Recommended Approach(es) for Staging with Terraform

schwarzzz · August 21, 2020, 9:30am

I’m working with Terraform for a few weeks now and while our solution is growing, I constantly scratch my head on how to use Terraform in “the best way” (for our project).

When deploying your infrastructure in multiple, separated stages (e.g. DEV, QAT, PROD) there is always the struggle between flexibility, reproducibility (of deployments), and reduction of redundancy (in the Terraform configuration).

In most Terraform examples you find on the web or in literature, you’ll find a folder structure like

live
|- dev
|- qat
|- prod\

with each sub-folder hosting a terraform root module.

IMO, this solution prefers flexibility over reproducibility and reduction redundancies. It probably also helps to reduce complexity within referenced modules. That’s fine.

However, one could argue, that Terraform Workspaces (CLI, not cloud) could be an alternative approach, that prefers reproducibility and reduction redundancies over flexibility.

But then the Terraform documentation states that workspaces are not suitable for staging scenarios (pointing out the probably separated backends for each stage).

From https://www.terraform.io/docs/state/workspaces.html#when-to-use-multiple-workspaces:

In particular, organizations commonly want to create a strong separation between multiple deployments of the same infrastructure serving different development stages (e.g. staging vs. production) or different internal teams. In this case, the backend used for each deployment often belongs to that deployment, with different credentials and access controls. Named workspaces are not a suitable isolation mechanism for this scenario.

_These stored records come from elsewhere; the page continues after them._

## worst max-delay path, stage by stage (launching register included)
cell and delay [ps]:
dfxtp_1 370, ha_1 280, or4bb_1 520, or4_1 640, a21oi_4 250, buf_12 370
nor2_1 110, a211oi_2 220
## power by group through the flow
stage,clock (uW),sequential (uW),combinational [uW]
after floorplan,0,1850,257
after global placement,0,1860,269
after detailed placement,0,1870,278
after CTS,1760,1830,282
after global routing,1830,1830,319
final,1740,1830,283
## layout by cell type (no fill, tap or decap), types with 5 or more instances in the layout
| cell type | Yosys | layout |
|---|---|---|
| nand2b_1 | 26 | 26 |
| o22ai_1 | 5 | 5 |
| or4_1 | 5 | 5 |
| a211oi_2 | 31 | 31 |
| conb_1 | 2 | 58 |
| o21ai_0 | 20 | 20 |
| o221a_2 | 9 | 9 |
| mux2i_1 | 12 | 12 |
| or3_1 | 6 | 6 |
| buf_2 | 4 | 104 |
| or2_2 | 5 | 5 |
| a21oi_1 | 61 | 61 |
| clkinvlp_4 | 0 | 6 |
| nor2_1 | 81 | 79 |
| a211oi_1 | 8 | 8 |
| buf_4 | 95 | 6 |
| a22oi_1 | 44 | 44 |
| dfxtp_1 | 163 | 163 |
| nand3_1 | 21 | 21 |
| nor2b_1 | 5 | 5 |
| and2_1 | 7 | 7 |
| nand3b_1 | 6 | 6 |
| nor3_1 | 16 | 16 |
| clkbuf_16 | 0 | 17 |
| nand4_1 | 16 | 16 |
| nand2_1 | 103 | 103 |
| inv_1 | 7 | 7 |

Instead, use one or more re-usable modules to represent the common elements and then represent each instance as a separate configuration…

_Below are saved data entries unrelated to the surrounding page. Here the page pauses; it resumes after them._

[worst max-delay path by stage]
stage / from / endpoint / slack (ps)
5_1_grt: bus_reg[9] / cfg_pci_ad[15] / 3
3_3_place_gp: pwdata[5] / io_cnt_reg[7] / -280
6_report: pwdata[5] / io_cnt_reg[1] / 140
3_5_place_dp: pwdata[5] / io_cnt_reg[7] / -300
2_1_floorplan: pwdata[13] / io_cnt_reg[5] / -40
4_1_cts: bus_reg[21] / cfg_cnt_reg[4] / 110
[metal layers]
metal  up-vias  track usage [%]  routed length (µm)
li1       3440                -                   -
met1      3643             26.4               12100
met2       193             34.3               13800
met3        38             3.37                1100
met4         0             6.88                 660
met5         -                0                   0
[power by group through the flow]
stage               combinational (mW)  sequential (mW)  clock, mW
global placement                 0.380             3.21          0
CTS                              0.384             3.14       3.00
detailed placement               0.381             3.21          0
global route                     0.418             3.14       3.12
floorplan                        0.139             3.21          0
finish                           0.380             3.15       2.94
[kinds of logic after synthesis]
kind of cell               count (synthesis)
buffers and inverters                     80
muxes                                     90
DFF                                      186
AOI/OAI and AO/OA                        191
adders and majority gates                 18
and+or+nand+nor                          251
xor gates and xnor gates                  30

I do not agree on that argument.

While it is probably true, that the backends are separated by stage, the backend information can easily be injected (e.g. via environment variables). So, it is possible to deploy the same configuration to different stages with different backends, as long as the deploying entity has the proper permissions (or different service principals are used for deployment to each stage).

Of course, writing to different backends makes the use of workspaces pointless (you’ll only have one state in the backend and there is no need for disambiguation of the name) but it wouldn’t hurt, either.

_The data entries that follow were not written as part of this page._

===== config.mk =====
export PLATFORM = sky130hd
export DESIGN_NAME = amp_config_field_decode
export DESIGN_NICKNAME = d
export VERILOG_FILES = /design/src/hw/amp_cfg_pkg.sv /design/src/hw/pin_sync.sv /design/src/hw/serial_word_shifter.sv /design/src/hw/amp_config_field_decode.sv
export VERILOG_INCLUDE_DIRS = /design/src /design/src/hw
export SDC_FILE = /design/constraint.sdc
export NUM_CORES = 1
export LEC_CHECK = 0
export CAP_MARGIN = 0
export CORE_MARGIN = 3
export CORE_UTILIZATION = 60
export DETAILED_ROUTE_END_ITERATION = 16
export DONT_BUFFER_PORTS = 1
export GPL_TIMING_DRIVEN = 1
export PLACE_DENSITY = 0.78
export SYNTH_ARGS = -nofsm -noshare
export SYNTH_HDL_FRONTEND = slang
export SYNTH_HIERARCHICAL = 1
export SYNTH_SLANG_ARGS = --single-unit

===== constraint.sdc =====
create_clock -name i_ref_clk -period 2.55 [get_ports i_ref_clk]
set_input_delay 0.1275 -clock i_ref_clk [delete_from_list [all_inputs] [get_ports i_ref_clk]]
set_output_delay 0.1275 -clock i_ref_clk [all_outputs]
set_load 0.05 [all_outputs]

===== src/hw/amp_cfg_regs.svh =====
`ifndef AMP_CFG_REGS_SVH
`define AMP_CFG_REGS_SVH

// control word layout
`define ACW_WIDTH       16
`define ACW_RESET       16'h0000
`define ACW_GAIN_LSB    0
`define ACW_GAIN_MSB    2
`define ACW_COMP_LSB    3
`define ACW_COMP_MSB    5
`define ACW_SEL_LSB     6
`define ACW_SEL_MSB     7
`define ACW_POL_BIT     8
`define ACW_PDN_BIT     9
`define ACW_FILTER_CAP_ENABLE_BIT    10
`define ACW_FPIN_BIT    11
`define ACW_CUR_LSB     12
`define ACW_CUR_MSB     14
`define ACW_SPARE_BIT   15

// field codes
`define GAIN_EXTERNAL   3'h7
`define CUR_OFF         3'h0
`define CUR_MAX_LEVEL   3'h5
`define CUR_IDLE        3'h6
`define CUR_ILLEGAL     3'h7
`define ATTEN_DIVIDE    50

// amplifier input sources, one bit each
`define SRC_POS_PIN     0
`define SRC_NEG_PIN     1
`define SRC_POS_ATT     2
`define SRC_NEG_ATT     3
`define SRC_VNEG        4
`define SRC_W           5

// power-on settle time
`define POR_DELAY_NS    50000
`define REF_PERIOD_NS   25
`define POR_CYCLES      ((`POR_DELAY_NS + `REF_PERIOD_NS - 1) / `REF_PERIOD_NS)

`endif


===== src/hw/amp_cfg_pkg.sv =====
package amp_cfg_pkg;

    typedef enum logic [1:0]
    {
        SEL_DIFF    = 2'h0,
        SEL_SHORT   = 2'h1,
        SEL_ATT_POS = 2'h2,
        SEL_ATT_NEG = 2'h3
    } input_select_t;

    typedef enum logic [1:0]
    {
        POR_HOLD = 2'h1,
        POR_RUN  = 2'h2
    } por_state_t;

endpackage : amp_cfg_pkg


===== src/hw/pin_sync.sv =====
`timescale 1ns/10ps
`default_nettype none

module pin_sync
#(
    parameter int WIDTH = 1
)
(
    // clock and reset
    input  wire logic             i_ref_clk,
    input  wire logic             i_nrst,
    // pins in, synchronised levels out
    input  wire logic [WIDTH-1:0] i_async,
    output logic      [WIDTH-1:0] o_sync
);

    initial
    begin
        if (WIDTH < 1)
            $error("pin_sync: WIDTH must be at least 1");
    end

    genvar g;
    generate
        for (g = 0; g < WIDTH; g++)
        begin : g_bit
            logic meta_ff;
            logic hold_ff;
            always_ff @(posedge i_ref_clk or negedge i_nrst)
            begin
                if (!i_nrst)
                begin
                    meta_ff <= 1'b0;
                    hold_ff <= 1'b0;
                end
                else
                begin
                    meta_ff <= i_async[g];
                    hold_ff <= meta_ff;
                end
            end
            assign o_sync[g] = hold_ff;
        end
    endgenerate

endmodule : pin_sync

`default_nettype wire


===== src/hw/serial_word_shifter.sv =====
`timescale 1ns/10ps
`default_nettype none

module serial_word_shifter
#(
    parameter int WIDTH = 16
)
(
    // clock and reset
    input  wire logic             i_ref_clk,
    input  wire logic             i_nrst,
    // synchronised serial pins
    input  wire logic             i_sclk,
    input  wire logic             i_cs_n,
    input  wire logic             i_sdi,
    input  wire logic             i_enable,
    // assembled word
    output logic                  o_load,
    output logic      [WIDTH-1:0] o_word,
    output logic                  o_sdo
);

    initial
    begin
        if (WIDTH < 2)
            $error("serial_word_shifter: WIDTH must be at least 2");
    end

    logic [WIDTH-1:0] shift_ff;
    logic [WIDTH-1:0] nxt_shift;
    logic             sclk_d_ff;
    logic             cs_d_ff;
    logic             load_ff;
    logic             nxt_load;

    // msb first; word taken when chip select rises
    always_comb
    begin
        nxt_shift = shift_ff;
        nxt_load  = 1'b0;
        if (i_enable && !i_cs_n && i_sclk && !sclk_d_ff)
            nxt_shift = {shift_ff[WIDTH-2:0], i_sdi};
        if (i_enable && i_cs_n && !cs_d_ff)
            nxt_load = 1'b1;
    end

    always_ff @(posedge i_ref_clk or negedge i_nrst)
    begin
        if (!i_nrst)
        begin
            shift_ff  <= '0;
            sclk_d_ff <= 1'b0;
            cs_d_ff   <= 1'b1;
            load_ff   <= 1'b0;
        end
        else
        begin
            shift_ff  <= nxt_shift;
            sclk_d_ff <= i_sclk;
            cs_d_ff   <= i_cs_n;
            load_ff   <= nxt_load;
        end
    end

    assign o_load = load_ff;
    assign o_word = shift_ff;
    // daisy chain output
    assign o_sdo  = shift_ff[WIDTH-1];

endmodule : serial_word_shifter

`default_nettype wire


===== src/hw/amp_config_field_decode.sv =====
// Overview of operation
// - select 01, polarity 0: both amp inputs take positive pin; negative floats
// - select 01, polarity 1: both amp inputs take negative pin; positive floats
// - select 10/11: one pin floats, other through divide-by-50; 10 positive, 11 negative
// - attenuated modes: amp input not fed by the pin goes to negative supply
// - attenuated gains 0.2..20 for codes 000..110; polarity 1 negates them
// - bit 9 high puts the amplifier in shutdown, low keeps it active
// - bit 10 opens feedback switch when 0, closes when 1, gain codes 000..110
// - gain code 111 keeps feedback switch closed regardless of bit 10
// - bit 11 steers fault current to positive (0) or negative (1) pin
// - bits 14:12 fault current: off, five levels, idle powered; 111 never written
// - bits 2:0 gain code; 111 selects external resistor gain
// - polarity and input select sit in bits 8:6
// - select 00 is normal differential; polarity 1 swaps the pins
// - control word held at zero until 50 us after power comes up
`timescale 1ns/10ps
`default_nettype none
`include "amp_cfg_regs.svh"

module amp_config_field_decode
    import amp_cfg_pkg::*;
#(
    parameter int WORD_W     = `ACW_WIDTH,
    parameter int POR_CYCLES = `POR_CYCLES
)
(
    // clock and reset
    input  wire logic              i_ref_clk,
    input  wire logic              i_nrst,
    // serial control pins
    input  wire logic              i_sclk,
    input  wire logic              i_cs_n,
    input  wire logic              i_sdi,
    output logic                   o_sdo,
    // power-on status
    output logic                   o_por_done,
    // amplifier input routing
    output logic [`SRC_W-1:0]      o_amp_pos_src,
    output logic [`SRC_W-1:0]      o_amp_neg_src,
    output logic                   o_pos_pin_float,
    output logic                   o_neg_pin_float,
    output logic                   o_atten_en,
    output logic                   o_gain_negate,
    // gain and compensation
    output logic [2:0]             o_gain_code,
    output logic [2:0]             o_comp_code,
    output logic                   o_internal_gain_switch,
    output logic                   o_feedback_switch,
    // power
    output logic                   o_power_down,
    // fault current source
    output logic                   o_fault_src_to_pos,
    output logic                   o_fault_src_to_neg,
    output logic [2:0]             o_fault_current_level,
    output logic                   o_fault_src_powered,
    output logic                   o_fault_code_illegal
);

    initial
    begin
        if (WORD_W != `ACW_WIDTH)
            $error("amp_config_field_decode: WORD_W must be 16");
        if (POR_CYCLES < 1 || POR_CYCLES > 65535)
            $error("amp_config_field_decode: POR_CYCLES out of range");
    end

    // route both amplifier inputs from select and polarity
    function automatic logic [2*`SRC_W-1:0] route(input logic [1:0] sel, input logic polarity_invert);
        logic [`SRC_W-1:0] p;
        logic [`SRC_W-1:0] n;
        p = '0;
        n = '0;
        unique case (input_select_t'(sel))
            SEL_DIFF:
            begin
                p[polarity_invert ? `SRC_NEG_PIN : `SRC_POS_PIN] = 1'b1;
                n[polarity_invert ? `SRC_POS_PIN : `SRC_NEG_PIN] = 1'b1;
            end
            SEL_SHORT:
            begin
                p[polarity_invert ? `SRC_NEG_PIN : `SRC_POS_PIN] = 1'b1;
                n[polarity_invert ? `SRC_NEG_PIN : `SRC_POS_PIN] = 1'b1;
            end
            SEL_ATT_POS:
            begin
                p[polarity_invert ? `SRC_VNEG : `SRC_POS_ATT] = 1'b1;
                n[polarity_invert ? `SRC_POS_ATT : `SRC_VNEG] = 1'b1;
            end
            SEL_ATT_NEG:
            begin
                p[polarity_invert ? `SRC_VNEG : `SRC_NEG_ATT] = 1'b1;
                n[polarity_invert ? `SRC_NEG_ATT : `SRC_VNEG] = 1'b1;
            end
        endcase
        return {p, n};
    endfunction : route

    // synchronised pins
    logic       sclk_s;
    logic       cs_act_s; // inverted so reset matches idle select
    logic       sdi_s;

    pin_sync
    #(
        .WIDTH (3)
    )
    u_pin_sync
    (
        .i_ref_clk (i_ref_clk),
        .i_nrst    (i_nrst),
        .i_async   ({i_sclk, ~i_cs_n, i_sdi}),
        .o_sync    ({sclk_s, cs_act_s, sdi_s})
    );

    // power-on hold
    por_state_t  por_state_ff;
    por_state_t  nxt_por_state;
    logic [15:0] por_cnt_ff;
    logic [15:0] nxt_por_cnt;
    logic        por_done_ff;
    logic        nxt_por_done;

    always_comb
    begin
        nxt_por_state = por_state_ff;
        nxt_por_cnt   = por_cnt_ff;
        nxt_por_done  = 1'b0;
        unique case (por_state_ff)
            POR_HOLD:
            begin
                nxt_por_cnt = por_cnt_ff + 16'h0001;
                if (por_cnt_ff == 16'(POR_CYCLES - 1))
                begin
                    nxt_por_state = POR_RUN;
                    nxt_por_done  = 1'b1;
                end
            end
            POR_RUN:
            begin
                nxt_por_done = 1'b1;
            end
            default:
            begin
                nxt_por_state = POR_HOLD;
                nxt_por_cnt   = 16'h0000;
            end
        endcase
    end

    always_ff @(posedge i_ref_clk or negedge i_nrst)
    begin
        if (!i_nrst)
        begin
            por_state_ff <= POR_HOLD;
            por_cnt_ff   <= 16'h0000;
            por_done_ff  <= 1'b0;
        end
        else
        begin
            por_state_ff <= nxt_por_state;
            por_cnt_ff   <= nxt_por_cnt;
            por_done_ff  <= nxt_por_done;
        end
    end

    // serial word assembly
    logic              shift_load;
    logic [WORD_W-1:0] shift_word;

    serial_word_shifter
    #(
        .WIDTH (WORD_W)
    )
    u_shifter
    (
        .i_ref_clk (i_ref_clk),
        .i_nrst    (i_nrst),
        .i_sclk    (sclk_s),
        .i_cs_n    (~cs_act_s),
        .i_sdi     (sdi_s),
        .i_enable  (por_done_ff),
        .o_load    (shift_load),
        .o_word    (shift_word),
        .o_sdo     (o_sdo)
    );

    // stored control word and decoded controls
    logic [WORD_W-1:0] word_ff;
    logic [WORD_W-1:0] nxt_word;
    logic [1:0]        w_sel;
    logic              w_pol;
    logic [2:0]        w_gain;
    logic [2:0]        w_cur;
    logic [2*`SRC_W-1:0] w_route;
    logic [`SRC_W-1:0] amp_pos_ff;
    logic [`SRC_W-1:0] amp_neg_ff;
    logic              pos_float_ff;
    logic              neg_float_ff;
    logic              atten_ff;
    logic              negate_ff;
    logic [2:0]        gain_ff;
    logic [2:0]        comp_ff;
    logic              igs_ff;
    logic              fbs_ff;
    logic              pdn_ff;
    logic              fpos_ff;
    logic              fneg_ff;
    logic [2:0]        cur_ff;
    logic              fpwr_ff;
    logic              fbad_ff;
    logic [`SRC_W-1:0] nxt_amp_pos;
    logic [`SRC_W-1:0] nxt_amp_neg;
    logic              nxt_pos_float;
    logic              nxt_neg_float;
    logic              nxt_atten;
    logic              nxt_negate;
    logic [2:0]        nxt_gain;
    logic [2:0]        nxt_comp;
    logic              nxt_igs;
    logic              nxt_fbs;
    logic              nxt_pdn;
    logic              nxt_fpos;
    logic              nxt_fneg;
    logic [2:0]        nxt_cur;
    logic              nxt_fpwr;
    logic              nxt_fbad;

    always_comb
    begin
        nxt_word = word_ff;
        if (!por_done_ff)
            nxt_word = `ACW_RESET;
        else if (shift_load)
            nxt_word = shift_word;
        // decode from the next word so controls move with the load
        w_gain  = nxt_word[`ACW_GAIN_MSB:`ACW_GAIN_LSB];
        w_sel   = nxt_word[`ACW_SEL_MSB:`ACW_SEL_LSB];
        w_pol   = nxt_word[`ACW_POL_BIT];
        w_cur   = nxt_word[`ACW_CUR_MSB:`ACW_CUR_LSB];
        w_route = route(w_sel, w_pol);
        // bit 15 is never looked at
        nxt_amp_pos = w_route[2*`SRC_W-1:`SRC_W];
        nxt_amp_neg = w_route[`SRC_W-1:0];
        nxt_pos_float = (w_sel == SEL_ATT_NEG) ||
                        (w_sel == SEL_SHORT && w_pol);
        nxt_neg_float = (w_sel == SEL_ATT_POS) ||
                        (w_sel == SEL_SHORT && !w_pol);
        nxt_atten     = w_sel[1];
        nxt_negate    = w_pol;
        nxt_gain = w_gain;
        nxt_comp = nxt_word[`ACW_COMP_MSB:`ACW_COMP_LSB];
        nxt_igs  = (w_gain != `GAIN_EXTERNAL);
        nxt_fbs  = (w_gain == `GAIN_EXTERNAL) ? 1'b1
                 : nxt_word[`ACW_FILTER_CAP_ENABLE_BIT];
        nxt_pdn  = nxt_word[`ACW_PDN_BIT];
        // fault current: illegal code handled as off
        nxt_fbad = (w_cur == `CUR_ILLEGAL);
        nxt_cur  = nxt_fbad ? `CUR_OFF : w_cur;
        nxt_fpwr = (nxt_cur != `CUR_OFF);
        nxt_fpos = (nxt_cur != `CUR_OFF) && (nxt_cur <= `CUR_MAX_LEVEL) &&
                   !nxt_word[`ACW_FPIN_BIT];
        nxt_fneg = (nxt_cur != `CUR_OFF) && (nxt_cur <= `CUR_MAX_LEVEL) &&
                   nxt_word[`ACW_FPIN_BIT];
    end

    always_ff @(posedge i_ref_clk or negedge i_nrst)
    begin
        if (!i_nrst)
        begin
            word_ff      <= `ACW_RESET;
            amp_pos_ff   <= 5'h01;
            amp_neg_ff   <= 5'h02;
            pos_float_ff <= 1'b0;
            neg_float_ff <= 1'b0;
            atten_ff     <= 1'b0;
            negate_ff    <= 1'b0;
            gain_ff      <= 3'h0;
            comp_ff      <= 3'h0;
            igs_ff       <= 1'b1;
            fbs_ff       <= 1'b0;
            pdn_ff       <= 1'b0;
            fpos_ff      <= 1'b0;
            fneg_ff      <= 1'b0;
            cur_ff       <= 3'h0;
            fpwr_ff      <= 1'b0;
            fbad_ff      <= 1'b0;
        end
        else
        begin
            word_ff      <= nxt_word;
            amp_pos_ff   <= nxt_amp_pos;
            amp_neg_ff   <= nxt_amp_neg;
            pos_float_ff <= nxt_pos_float;
            neg_float_ff <= nxt_neg_float;
            atten_ff     <= nxt_atten;
            negate_ff    <= nxt_negate;
            gain_ff      <= nxt_gain;
            comp_ff      <= nxt_comp;
            igs_ff       <= nxt_igs;
            fbs_ff       <= nxt_fbs;
            pdn_ff       <= nxt_pdn;
            fpos_ff      <= nxt_fpos;
            fneg_ff      <= nxt_fneg;
            cur_ff       <= nxt_cur;
            fpwr_ff      <= nxt_fpwr;
            fbad_ff      <= nxt_fbad;
        end
    end

    assign o_por_done             = por_done_ff;
    assign o_amp_pos_src          = amp_pos_ff;
    assign o_amp_neg_src          = amp_neg_ff;
    assign o_pos_pin_float        = pos_float_ff;
    assign o_neg_pin_float        = neg_float_ff;
    assign o_atten_en             = atten_ff;
    assign o_gain_negate          = negate_ff;
    assign o_gain_code            = gain_ff;
    assign o_comp_code            = comp_ff;
    assign o_internal_gain_switch = igs_ff;
    assign o_feedback_switch      = fbs_ff;
    assign o_power_down           = pdn_ff;
    assign o_fault_src_to_pos     = fpos_ff;
    assign o_fault_src_to_neg     = fneg_ff;
    assign o_fault_current_level  = cur_ff;
    assign o_fault_src_powered    = fpwr_ff;
    assign o_fault_code_illegal   = fbad_ff;

endmodule : amp_config_field_decode

`default_nettype wire


==> impl_summary.txt <==
----------------------------------------------------
[Status]
  Result of the run ... finished, final reports clean

[Critical path]
  Critical Path Slowest Stage Cell ... or4_1
  Kind of capture point of the worst setup path ... register
  Worst setup path class ... reg -> reg
  Worst Setup Start Kind ... register
  Required time reported for the critical path endpoint ... 2.81 ns
  Arrival time at the worst endpoint ... 2.36 ns
  FF-to-FF path depth ... 5
  Peak fanout along the critical path ... 12
  Cells along the critical path ... inv_1, ha_1, nand4b_1, or4_1, a21oi_1
  Max incr delay on CP ... 0.60 ns
  Slack of the worst reg-to-reg path ... 0.44 ns

[Pwr]
  Net switching share of the total power ... 21.3%
  P per Cell Area ... 618 nW/um^2
  Register share of total power ... 56.9%
  Internal power consumption ... 1.77 mW
  Worst vdd rail ir drop ... 0.301 mV
  Fraction of power consumed by combinational cells ... ~1.5%
  Part of the total power dissipated in the clock network ... 41.6%
  Switching component of the power ... 0.478 mW
  Total chip power ... 2.24 mW
  Leakage power of the design ... 1.66 nW

[Clocking]
  CTS max path bufs ... 2
  Number of buffers created by CTS ... 9
  Gates resized, CTS repair ... 0
  Clock transition at the registers of the reported paths ... approximately 0.080 ns
  Clk Latency, worst-skew pair ... between 0.3 and 0.4 ns
  Count of clock tree sinks ... 80
  Number of H-tree branching levels ... 3
  CTS tree ... built
  CTS Root Cell ... clkbuf_8

[Layout]
  Fill cell instance count of the final layout ... 382
  Area added between synthesis and finish ... 7.20%
  Ant diodes ... 0
  Number of standard cells in the final layout excluding fillers ... 355
  Post-route core utilization ... 68.9%
  Share of cells above drive strength 1 ... 16.5%
  Cell area after layout ... 3630 um^2
  Final #Nets ... 288

[Yosys]
  Cells after synthesis ... between 200 and 300
  Syn Nets ... 289
  Average size of a mapped cell ... 12.1 um^2
  Post-Syn Area ... 3390 um^2
  Warning count from the yosys run ... 6

[Global routing]
  Maximum number of pins on one net before global-route repair ... 81
  First-pass GRT wire length ... 9.76 mm
  Number of antenna violations at the first check in global routing ... 0
  GRT Total Usage ... 19.8%
  Number of global-route vias before repair ... 2045
  Final global-route overflow total ... 0

[STA]
  Transition time at the pin with the least slew margin ... 0.622 ns
  FMAX ... around 0.47 GHz
  Crit path time final ... 2.11 ns
  Final worst setup slack ... roughly 0.44 ns
  Final hold vios ... 0
  Final setup viols ... 0
  Unrepaired setup endpoints after global routing ... false
  Worst clock skew on the final layout ... 0.00947 ns
  Max transition margin ... 58.5%
  Hold Slack ... 0.336 ns
  Slew Viols, Final ... 0
  Setup tns final ... 0 ns
  Period utilization ... 82.6%

[Route]
  DRC violations left ... 0
  First-pass iteration count of the detailed router ... 5
  Vias per cell ... between 5 and 6
  WL/cell ... 16.4 um
  Total via count after detailed routing ... 2112
  Detail Route Antenna Nets ... 0
  Wire length reported by the detailed router ... 5.82 mm
  Detailed router's first-iteration violation count ... 151

[Placed design]
  Placed Area ... 3370 um^2
  Final HPWL from detailed placement ... 3.69 mm
  Post-placement cell count ... between 300 and 400
  Number of port buffers ... 0
  Placer congestion estimate ... 0.791
  Post-placement setup slack ... 0.493 ns

[Floorplan]
  Y dimension of the die ... 81.1 um
  Die footprint ... 6580 um^2
  Effective utilization at floorplan ... between 60% and 70%
  Boundary pin count ... 37
  Floorplan Core Area ... 5270 um^2
  Die outline width ... 81.1 um
  Standard-cell rows ... 26

[Hold path]
  Class of the tightest hold or removal check ... in -> async

[Flow run]
  Max Cap Violations ... 0

----------------------------------------------------
-- per-layer routing --
| layer | GRT usage, % | up-vias | part of all wire, % |
|---|---|---|---|
| li1 | - | 980 | - |
| met4 | 10.8 | 0 | 1.5 |
| met3 | 4.88 | 8 | 5.3 |
| met5 | 0 | - | 0 |
| met1 | 26.9 | 1061 | 44 |
| met2 | 29.2 | 63 | 49 |
-- power groups by stage --
stage	combinational [mW]	clock [mW]	sequential (mW)
after CTS	0.0357	0.946	1.28
final	0.0339	0.933	1.28
after global routing	0.0404	1.01	1.28
after floorplan	0.00452	0	1.30
after detailed placement	0.00143	0	1.30
after global placement	0.00136	0	1.30
-- cell usage in the layout, fill, tap and decap left out, drive strengths merged, types with 4 or more instances in the layout --
cell type,instances
a21oi,7
buf,5
clkbuf,12
dfrtp,75
dfstp,5
dlygate4sd3,4
inv,12
mux2,20
mux2i,18
nand2,18
nand2b,8
nand3,13
nand4,6
nor2,22
nor3,4
nor4,5
o211ai,4
o21ai,7
or4,8
-- final cells by class --
class	count	area, um^2	share of cell area [%]
clock buffers	12	145	4.00
repair buffers	9	97.6	2.69
flip-flops and latches	80	2010	55.3
clock inverters	4	53.8	1.48
multi-input cells	168	1190	32.9
inverters	12	45.0	1.24
well taps	70	87.6	2.41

Are there further arguments against using a single Terraform configuration for staging (with or without using workspaces)?

Which approach do you follow and why?

Thanks a lot!

stuart-c · August 21, 2020, 5:19pm

We do a combination of different backends & different workspaces.

So “live” and “dev” environments are in different backends (in fact stored in different AWS accounts). Within those backends we then use workspaces. So for example in the dev backend we might have a dev, qa, stress test, etc. workspace for each environment (we actually use the default workspace for one environment per backend)

apparentlymart · August 22, 2020, 12:59am

The recommendations in that guide are aimed at those who are running Terraform in the default way and want to keep all of the hostnames/regions/etc in their main configurations so they can just set up their credentials and run terraform init+terraform apply directly.

If you’re running Terraform in automation then indeed you have a number of other options available, such as generating backend configurations dynamically, or arranging for the automation to set environment variables correctly.

That’s a fine way to go if you’re willing to commit to only running Terraform in your automation system, and many teams do work that way, but it’s worth keeping in mind that the further you diverge from the “default workflow” (as that workspaces guide is assuming), the harder it can be to run Terraform in a different way if you need to, such as if you need to switch to a different automation solution, or if your automation has an outage and you need to run Terraform locally in an emergency situation.

As is often the case with any system involving many cooperating components, there’s no single right answer that’s correct for all cases. You’ll need to consider your specific needs, preferences and assumptions to decide what tradeoffs to make. The guidance in the Terraform documentation is intended as a starting point based on what we’ve learned from discussions with folks who have tried different approaches, but if you find that the advice doesn’t suit your needs then Terraform is a pragmatic tool that supports a number of “non-standard” workflows to allow for a wider variety of use-cases.